*** DATA EXCERPTS

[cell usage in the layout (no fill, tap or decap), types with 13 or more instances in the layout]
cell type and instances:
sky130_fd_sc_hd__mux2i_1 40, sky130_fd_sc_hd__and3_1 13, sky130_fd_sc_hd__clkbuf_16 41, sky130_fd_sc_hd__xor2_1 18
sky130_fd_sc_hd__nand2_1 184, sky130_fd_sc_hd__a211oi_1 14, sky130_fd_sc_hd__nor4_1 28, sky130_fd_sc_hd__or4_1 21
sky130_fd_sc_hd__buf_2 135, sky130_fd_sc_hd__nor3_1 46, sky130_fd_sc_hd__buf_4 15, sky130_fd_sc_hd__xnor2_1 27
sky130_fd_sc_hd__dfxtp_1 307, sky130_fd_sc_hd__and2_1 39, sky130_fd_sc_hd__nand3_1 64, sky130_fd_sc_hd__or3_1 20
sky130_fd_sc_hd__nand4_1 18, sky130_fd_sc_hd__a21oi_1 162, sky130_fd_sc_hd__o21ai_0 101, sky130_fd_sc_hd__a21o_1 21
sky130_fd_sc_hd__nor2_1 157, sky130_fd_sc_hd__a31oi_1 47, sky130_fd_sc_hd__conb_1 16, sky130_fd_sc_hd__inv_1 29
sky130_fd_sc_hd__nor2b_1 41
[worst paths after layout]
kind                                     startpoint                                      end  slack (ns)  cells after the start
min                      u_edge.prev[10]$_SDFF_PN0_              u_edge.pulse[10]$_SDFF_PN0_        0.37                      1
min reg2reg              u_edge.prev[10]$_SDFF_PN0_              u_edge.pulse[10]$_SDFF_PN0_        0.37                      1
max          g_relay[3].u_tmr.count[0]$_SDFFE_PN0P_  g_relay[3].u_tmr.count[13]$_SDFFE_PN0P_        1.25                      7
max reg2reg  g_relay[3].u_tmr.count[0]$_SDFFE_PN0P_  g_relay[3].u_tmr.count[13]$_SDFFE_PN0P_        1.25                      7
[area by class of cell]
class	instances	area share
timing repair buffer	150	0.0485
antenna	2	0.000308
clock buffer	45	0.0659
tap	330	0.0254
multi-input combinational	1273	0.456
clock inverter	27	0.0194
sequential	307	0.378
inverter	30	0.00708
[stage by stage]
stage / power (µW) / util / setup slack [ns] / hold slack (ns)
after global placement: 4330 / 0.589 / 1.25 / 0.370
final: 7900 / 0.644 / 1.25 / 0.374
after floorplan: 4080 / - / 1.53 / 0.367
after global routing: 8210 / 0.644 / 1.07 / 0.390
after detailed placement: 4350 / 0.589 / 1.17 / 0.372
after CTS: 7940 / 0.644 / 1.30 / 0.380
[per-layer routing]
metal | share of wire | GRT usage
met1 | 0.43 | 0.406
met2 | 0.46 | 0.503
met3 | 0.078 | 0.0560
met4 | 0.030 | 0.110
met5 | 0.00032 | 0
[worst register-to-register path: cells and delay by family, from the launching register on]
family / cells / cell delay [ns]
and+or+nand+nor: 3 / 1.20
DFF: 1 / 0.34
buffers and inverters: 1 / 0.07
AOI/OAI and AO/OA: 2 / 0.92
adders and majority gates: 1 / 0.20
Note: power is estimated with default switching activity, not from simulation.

******
*** DATA EXCERPTS

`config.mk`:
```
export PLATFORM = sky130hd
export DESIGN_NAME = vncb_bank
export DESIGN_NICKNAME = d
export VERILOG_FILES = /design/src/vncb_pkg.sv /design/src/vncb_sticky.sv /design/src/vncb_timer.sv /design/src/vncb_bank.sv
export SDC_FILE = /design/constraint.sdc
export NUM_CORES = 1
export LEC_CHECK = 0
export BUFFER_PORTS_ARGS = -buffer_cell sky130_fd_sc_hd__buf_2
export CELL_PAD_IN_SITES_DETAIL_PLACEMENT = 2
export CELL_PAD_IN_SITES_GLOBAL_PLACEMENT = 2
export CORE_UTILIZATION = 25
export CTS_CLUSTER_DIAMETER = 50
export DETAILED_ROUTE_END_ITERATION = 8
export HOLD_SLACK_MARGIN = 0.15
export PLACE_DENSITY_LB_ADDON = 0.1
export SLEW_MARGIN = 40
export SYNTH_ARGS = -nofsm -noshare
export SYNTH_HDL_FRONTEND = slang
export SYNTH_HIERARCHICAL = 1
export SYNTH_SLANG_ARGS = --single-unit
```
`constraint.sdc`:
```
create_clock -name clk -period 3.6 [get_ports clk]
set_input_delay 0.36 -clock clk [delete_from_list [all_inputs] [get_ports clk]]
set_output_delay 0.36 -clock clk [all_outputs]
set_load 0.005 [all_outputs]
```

******
*** DATA EXCERPTS

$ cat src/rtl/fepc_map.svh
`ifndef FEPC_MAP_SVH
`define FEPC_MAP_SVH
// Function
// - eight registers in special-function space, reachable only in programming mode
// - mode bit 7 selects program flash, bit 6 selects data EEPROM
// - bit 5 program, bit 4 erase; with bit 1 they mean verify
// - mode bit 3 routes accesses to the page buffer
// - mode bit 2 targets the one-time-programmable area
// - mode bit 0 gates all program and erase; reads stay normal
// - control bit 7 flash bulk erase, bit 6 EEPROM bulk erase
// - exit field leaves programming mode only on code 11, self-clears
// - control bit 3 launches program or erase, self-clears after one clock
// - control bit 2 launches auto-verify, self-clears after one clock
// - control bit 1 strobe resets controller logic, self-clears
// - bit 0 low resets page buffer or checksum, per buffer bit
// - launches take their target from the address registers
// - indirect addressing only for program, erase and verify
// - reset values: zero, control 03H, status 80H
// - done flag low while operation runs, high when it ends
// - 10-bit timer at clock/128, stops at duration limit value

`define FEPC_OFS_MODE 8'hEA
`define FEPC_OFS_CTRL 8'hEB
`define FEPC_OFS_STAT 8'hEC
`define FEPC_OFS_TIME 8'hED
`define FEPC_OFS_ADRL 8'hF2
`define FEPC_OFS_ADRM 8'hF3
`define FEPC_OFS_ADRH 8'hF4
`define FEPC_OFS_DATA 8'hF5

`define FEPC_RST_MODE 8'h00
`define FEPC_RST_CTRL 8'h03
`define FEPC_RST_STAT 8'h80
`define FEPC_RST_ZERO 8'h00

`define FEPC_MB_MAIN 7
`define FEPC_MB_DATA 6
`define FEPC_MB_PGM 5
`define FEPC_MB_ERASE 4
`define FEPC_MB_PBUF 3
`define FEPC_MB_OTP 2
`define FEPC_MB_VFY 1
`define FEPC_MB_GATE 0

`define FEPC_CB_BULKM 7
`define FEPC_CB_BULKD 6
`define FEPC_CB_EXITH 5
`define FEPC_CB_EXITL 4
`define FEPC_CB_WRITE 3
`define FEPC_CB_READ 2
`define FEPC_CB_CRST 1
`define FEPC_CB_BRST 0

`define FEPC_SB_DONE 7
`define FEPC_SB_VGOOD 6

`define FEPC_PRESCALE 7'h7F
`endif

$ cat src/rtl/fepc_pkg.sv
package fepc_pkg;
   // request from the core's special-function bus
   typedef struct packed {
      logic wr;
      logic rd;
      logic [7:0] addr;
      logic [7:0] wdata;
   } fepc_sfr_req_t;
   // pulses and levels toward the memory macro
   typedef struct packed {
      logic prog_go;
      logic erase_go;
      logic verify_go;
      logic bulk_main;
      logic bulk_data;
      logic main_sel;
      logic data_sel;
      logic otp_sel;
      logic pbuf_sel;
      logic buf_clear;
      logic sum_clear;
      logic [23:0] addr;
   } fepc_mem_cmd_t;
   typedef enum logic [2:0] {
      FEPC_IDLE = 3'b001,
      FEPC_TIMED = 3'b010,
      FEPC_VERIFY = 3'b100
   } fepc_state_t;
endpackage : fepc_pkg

******

*AIM OF THE TASK*: Go line by line through the records and copy those that contain the word "family".

*OUTPUT FOR THIS TASK*:
[worst register-to-register path: cells and delay by family, from the launching register on]
family / cells / cell delay [ns]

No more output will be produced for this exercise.